A few minutes later, he spotted the carrion nymph again—half-hugging the burrow wall with its many limbs, mandibles twitching. It froze when it saw him, claws tensed—then backed away into the moss-darkness without a sound.
They know.
They knew what he was now.
Not one of them. But not prey, either.
It stirred something in his chest—not pride exactly. Something heavier. Quieter.
Recognition.
Respect.
He didn’t trust it. But he didn’t hate it, either.
Still, the deeper he went, the colder the air grew. The walls closed in tighter. The fungi thinned. Bones scattered more frequently now—smaller ones at first.

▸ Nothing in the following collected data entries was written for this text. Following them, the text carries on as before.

**src/rtl/player_link_tx.sv**
```systemverilog
// 8N1 serial transmitter for the local player code: frames every legal change of
// the selection and re-sends a non-zero code periodically for late-starting peers.
module player_link_tx #(
  parameter int CLKS_PER_BIT = 564,
  parameter int RESEND_CLKS  = 6_500_000
) (
  input  logic       clk,
  input  logic       rst,
  input  logic [1:0] selected_player,
  output logic       tx,
  output logic       busy,
  output logic       frame_done,
  output logic [1:0] sent_code
);

  localparam int BW = (CLKS_PER_BIT > 1) ? $clog2(CLKS_PER_BIT) : 1;
  localparam int RW = (RESEND_CLKS > 1) ? $clog2(RESEND_CLKS) : 1;
  localparam logic [BW-1:0] BAUD_LAST = BW'(CLKS_PER_BIT - 1);
  localparam logic [RW-1:0] RES_LAST  = RW'(RESEND_CLKS - 1);

  typedef enum logic [1:0] {IDLE, START, DATA, STOP} state_t;

  state_t        r_state, w_state_nx;
  logic [BW-1:0] r_baud, w_baud_nx;
  logic [2:0]    r_bit, w_bit_nx;
  logic [RW-1:0] r_resend, w_resend_nx;
  logic [7:0]    r_shift, w_shift_nx;
  logic [1:0]    r_last, w_last_nx;
  logic [1:0]    r_code, w_code_nx;
  logic [1:0]    r_sent, w_sent_nx;
  logic          w_change, w_resend, w_baud_end;
  logic [1:0]    w_frame_code;

  // A fresh legal value beats a due resend when both happen in the same cycle.
  assign w_change     = (selected_player != 2'b10) && (selected_player != r_last);
  assign w_resend     = (r_last != 2'b00) && (r_resend == RES_LAST);
  assign w_frame_code = w_change ? selected_player : r_last;
  assign w_baud_end   = (r_baud == BAUD_LAST);

  always_ff @(posedge clk or negedge rst) begin
    if (!rst) begin
      r_state  <= IDLE;
      r_baud   <= '0;
      r_bit    <= '0;
      r_resend <= '0;
      r_shift  <= '0;
      r_last   <= 2'b00;
      r_code   <= 2'b00;
      r_sent   <= 2'b00;
    end else begin
      r_state  <= w_state_nx;
      r_baud   <= w_baud_nx;
      r_bit    <= w_bit_nx;
      r_resend <= w_resend_nx;
      r_shift  <= w_shift_nx;
      r_last   <= w_last_nx;
      r_code   <= w_code_nx;
      r_sent   <= w_sent_nx;
    end
  end

  always_comb begin
    w_state_nx  = r_state;
    w_baud_nx   = r_baud;
    w_bit_nx    = r_bit;
    w_resend_nx = '0;
    w_shift_nx  = r_shift;
    w_last_nx   = r_last;
    w_code_nx   = r_code;
    w_sent_nx   = r_sent;
    case (r_state)
      IDLE: begin
        w_baud_nx = '0;
        w_bit_nx  = '0;
        if (w_change || w_resend) begin
          w_state_nx = START;
          w_code_nx  = w_frame_code;
          w_last_nx  = w_frame_code;
          w_shift_nx = {4'hA, 2'b00, w_frame_code};
        end else if (r_last != 2'b00) begin
          w_resend_nx = r_resend + 1'b1;
        end
      end
      START: begin
        if (w_baud_end) begin
          w_state_nx = DATA;
          w_baud_nx  = '0;
        end else begin
          w_baud_nx = r_baud + 1'b1;
        end
      end
      DATA: begin
        if (w_baud_end) begin
          w_baud_nx  = '0;
          w_shift_nx = {1'b0, r_shift[7:1]};
          if (r_bit == 3'd7) begin
            w_state_nx = STOP;
            w_bit_nx   = '0;
          end else begin
            w_bit_nx = r_bit + 3'd1;
          end
        end else begin
          w_baud_nx = r_baud + 1'b1;
        end
      end
      STOP: begin
        if (w_baud_end) begin
          w_state_nx = IDLE;
          w_baud_nx  = '0;
          w_sent_nx  = r_code;
        end else begin
          w_baud_nx = r_baud + 1'b1;
        end
      end
      default: w_state_nx = IDLE;
    endcase
  end

  // Outputs decode straight from state so an asynchronous reset idles the line at once.
  always_comb begin
    tx = 1'b1;
    case (r_state)
      START:   tx = 1'b0;
      DATA:    tx = r_shift[0];
      default: tx = 1'b1;
    endcase
  end

  assign busy       = (r_state != IDLE);
  assign frame_done = (r_state == STOP) && w_baud_end;
  assign sent_code  = r_sent;

endmodule

```
**config.mk**
```make
export PLATFORM = sky130hd
export DESIGN_NAME = player_link_tx
export DESIGN_NICKNAME = d
export VERILOG_FILES = /design/src/rtl/player_link_tx.sv
export SDC_FILE = /design/constraint.sdc
export NUM_CORES = 1
export LEC_CHECK = 0
export BUFFER_PORTS_ARGS = -buffer_cell sky130_fd_sc_hd__buf_2
export CORE_ASPECT_RATIO = 0.7
export CORE_MARGIN = 1.5
export CORE_UTILIZATION = 45
export CTS_BUF_LIST = sky130_fd_sc_hd__clkbuf_16
export DETAILED_ROUTE_END_ITERATION = 7
export GPL_TIMING_DRIVEN = 0
export SYNTH_ARGS = -nofsm -noshare
export SYNTH_HDL_FRONTEND = slang
export SYNTH_SLANG_ARGS = --single-unit
```
**constraint.sdc**
```tcl
create_clock -name clk -period 3.2 [get_ports clk]
set_clock_uncertainty 0.15 [all_clocks]
set_input_delay 0.48 -clock clk [delete_from_list [all_inputs] [get_ports clk]]
set_output_delay 0.48 -clock clk [all_outputs]
set_load 0.01 [all_outputs]
```
==> flow_metrics.env, run 1 <==
export IMPL_worst_setup_path_type="flip-flop to flip-flop"
export IMPL_yosys_cell_types_count=35
export IMPL_required_ns=3.22
export IMPL_regArea_mm2=0.00125
export IMPL_r2r_end="r_resend[7]"
export IMPL_worstMarginPinSlew_ns=1.11
export IMPL_path_buf_inv=3
export IMPL_setup_viol=0
export IMPL_power_total_uw=1240
export IMPL_start_util=0.478
export IMPL_cpMostUsedCell="buf_4"
export IMPL_synth_top_flop_cell="dfrtp_1"
export IMPL_crit_arrival_ns=2.61
export IMPL_multi_input_area_mm2=0.00122
export IMPL_max_freq_ghz=0.386
export IMPL_cp_slowest_cell="or4_4"
export IMPL_synth_top_area_frac=0.487
export IMPL_switching_share=0.194
export IMPL_syn_area_mm2=0.00257
export IMPL_finalWirelength_um=4760
export IMPL_cts_root_buf="clkbuf_16"
export IMPL_first_pass_iters=4
export IMPL_hold_viol=0
export IMPL_track_usage=0.181
export IMPL_die_area_mm2=0.00617
export IMPL_status="finished, final reports clean"
export IMPL_port_buffers=8
export IMPL_slew_headroom=0.258
export IMPL_htree_levels=2
export IMPL_grt_overflow_total=0
export IMPL_synth_edff_count=0
export IMPL_p_seq_frac=0.510
export IMPL_avgSynthCellArea_um2=9.91
export IMPL_grt_max_degree=51
export IMPL_syn_inst=259
export IMPL_rows=22
export IMPL_rsz0062_at_grt="false"
export IMPL_cts_tree="yes"
export IMPL_drt_iter0_markers=95
export IMPL_yosys_warnings=0
export IMPL_grt_pass1_vias=1709
export IMPL_path_clk_slew_ns=0.06
export IMPL_grt_pass1_wl_um=8420
export IMPL_fin_crit_sh=0.809
export IMPL_min_delay_path_class="input pin to asynchronous set/reset pin"
export IMPL_clockPowerShare=0.473
export IMPL_synth_simple_gate_area_frac=0.231
export IMPL_wire_per_inst_um=13.7
export IMPL_end_kind="flip-flop"
export IMPL_ys_ff_latch=50
export IMPL_setup_tns_ns=0
export IMPL_synth_compound_area_frac=0.0585
export IMPL_io_pins=9
export IMPL_design_area_mm2=0.00286
export IMPL_final_cell_mix="dfrtp_1, nor2_1, nand2_1, xor2_1, nand4_1"
export IMPL_maxSlewViolCount=0
export IMPL_fin_nets=287
export IMPL_max_cap_viol_count=0
export IMPL_cts_setup_buffers=0
export IMPL_slowest_delay_ns=0.55
export IMPL_synthAdderAreaFrac=0.0439
export IMPL_fill_cells=497
export IMPL_async_reset_ff_frac=1.00
export IMPL_gp_congestion=0.761
export IMPL_r2r_cells=9
export IMPL_r2r_slack_ns=0.61
export IMPL_power_leakage_uw=0.00132
export IMPL_placed_area_mm2=0.00270
export IMPL_dp_hpwl_um=3250
export IMPL_cts_buffer_depth=2
export IMPL_power_per_cell_area_mw_per_mm2=434
export IMPL_p_int_uw=1000
export IMPL_area_delta_synth_final_pct=11.5
export IMPL_ant_nets=0
export IMPL_yosysSeqAreaShare=0.487
export IMPL_start_kind="flip-flop"
export IMPL_coreArea_mm2=0.00537
export IMPL_antenna_cells=0
export IMPL_cts_made_buffers=5
export IMPL_combPwrFrac=0.017
export IMPL_synth_area_mux_share=0.0453
export IMPL_synth_top_family_by_area="simple AND/OR/NAND/NOR gates"
export IMPL_yosys_area_top_type="dfrtp_1"
export IMPL_ir_worst_vdd_uv=183
export IMPL_cpLargestDelayFamily="simple AND/OR/NAND/NOR gates"
export IMPL_drive_gt1_frac=0.0945
export IMPL_clock_latency_ns=0.29
export IMPL_die_y_um=66.2
export IMPL_worstPathCellList="ha_1, buf_4, nand4_1, or4_4, nor3_4, or4_1, buf_2, buf_4, nor2_1"
export IMPL_layout_commonest_cell="dfrtp_1"
export IMPL_vias=1779
export IMPL_synth_nets=272
export IMPL_synth_xor_area_frac=0.0989
export IMPL_crit_fanout=10
export IMPL_antenna_found_initial=0
export IMPL_synth_area_top_cells="dfrtp_1, xor2_1, nor2_1"
export IMPL_final_util=0.534
export IMPL_p_switching_uw=242
export IMPL_period_needed_ns=2.59
export IMPL_clock_sinks=50
export IMPL_ctsResizeCount=0
export IMPL_reg2reg_from="r_resend[0]"
export IMPL_dieWidth_um=93.3
export IMPL_vias_per_cell=5.13
export IMPL_drc_errors=0
export IMPL_hold_buffers=0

Then larger.
He rounded a bend in the burrow and stopped.
Something was watching.
Not the imp.
Not the bug.
Something new.
He crouched low, instincts flaring.
Then he saw it.
A shape moved in the darkness—taller than him by a head, lean and sinewy. Its body was covered in pale gray hide, patchy and tight over wiry muscle. Long arms hung down past its knees, ending in blade-like claws that dragged softly along the stone. Its eyes were solid black—wide and hungry.
And it was smiling.
Luin tensed. The system flared.
[Appraisal Eye – ACTIVE]
[Race]: Bleak Stalker
[Level]: 4
[HP]: 54 / 54??[MP]: 10 / 10
STR: 9?DEX: 12?VIT: 7?INT: 4?INSTINCT: 14
Status: Territorial
Trait(s):
? Shadowglide (Passive) – Can move near-silently in low-light environments.

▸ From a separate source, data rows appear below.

$ cat config.mk
export PLATFORM = sky130hd
export DESIGN_NAME = csdf_acc_nch
export DESIGN_NICKNAME = d
export VERILOG_FILES = /design/src/rtl/csdf_acc_nch.sv
export SDC_FILE = /design/constraint.sdc
export NUM_CORES = 1
export LEC_CHECK = 0
export BUFFER_PORTS_ARGS = -buffer_cell sky130_fd_sc_hd__buf_2
export CAP_MARGIN = 20
export CELL_PAD_IN_SITES_DETAIL_PLACEMENT = 1
export CELL_PAD_IN_SITES_GLOBAL_PLACEMENT = 2
export CORE_MARGIN = 2
export CORE_UTILIZATION = 38
export CTS_BUF_LIST = sky130_fd_sc_hd__clkbuf_16
export DETAILED_ROUTE_END_ITERATION = 8
export PLACE_DENSITY_LB_ADDON = 0.1
export SKIP_LAST_GASP = 1
export SLEW_MARGIN = 20
export SYNTH_ARGS = -nofsm -noshare
export SYNTH_HDL_FRONTEND = slang
export SYNTH_SLANG_ARGS = --single-unit
export TNS_END_PERCENT = 10
$ cat constraint.sdc
create_clock -name ck -period 19.27 [get_ports ck]
set_clock_uncertainty 0.05 [all_clocks]
set_input_delay 3.854 -clock ck [delete_from_list [all_inputs] [get_ports ck]]
set_output_delay 3.854 -clock ck [all_outputs]
set_load 0.02 [all_outputs]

? Hemolurk (Active) – Increases speed and critical strike chance when target is bleeding.
? Territorial Drive (Passive) – Gains enhanced aggression and power when challenged in home domain.
Luin inhaled, slow and sharp.
This one wasn’t just strong.
It was hunting.
And now, it had seen him.
The Bleak Stalker moved first.
Luin barely had time to react. One second the creature was standing—still, watching—and the next it blurred forward, claws lashing out with terrifying speed.
He dove left.
Stone tore against his side as the stalker’s claws sliced the air where his head had been a second earlier. Sparks crackled along his skin, but his mana was still low—too low to Arcflash again. Not yet.
The creature hissed, half-growl, half-chuckle.
It enjoyed this.
It lunged again.
Luin ducked under a second swipe—but not the third. A jagged claw caught his shoulder, raking deep. Pain exploded across his back. He staggered, blood already leaking down his side.
Level 4. It’s too fast. Too strong.
He tried to bolt, his limbs screaming to move, but the stalker was on him instantly. A blur in the dim light. A shadow with teeth.
The impact came like a car crash.
One moment he was running, the next he was airborne—launched backward by a clawed strike straight to his chest. He hit the wall hard, stone cracking behind him. The air punched from his lungs. His vision swam.
[HP: 32 → 14]
[Core Status: Critical. Stability Dropping.]
He couldn’t breathe. Could barely move.
The stalker approached slowly now—no rush. Confident. It had already won. Its claws scraped against the dirt, dragging like it was already savoring the next cut.
Luin tried to crawl, claws slipping on stone.
His vision flickered.
This is it.
The stalker’s claw rose.
Luin closed his eyes.
Waiting for the end.
BOOM.
A burst of flame erupted against the creature’s face.
The heat slammed through the burrow. The stalker shrieked, stumbling backward as fire licked across its hide. Smoke filled the tunnel in a flash.
Luin flinched, blinking through the haze—and turned his head.
At the edge of the tunnel stood the flame imp.
Silent.
Still.
Its hand was raised, still smoking.
Its eyes burned.
Not with fear.
But with intent.
Luin stared.
The stalker snarled, spinning toward the new threat.
And Luin, bloodied and dazed, realized something wild:
It didn’t help me because we’re allies.
It helped me because it wants me alive.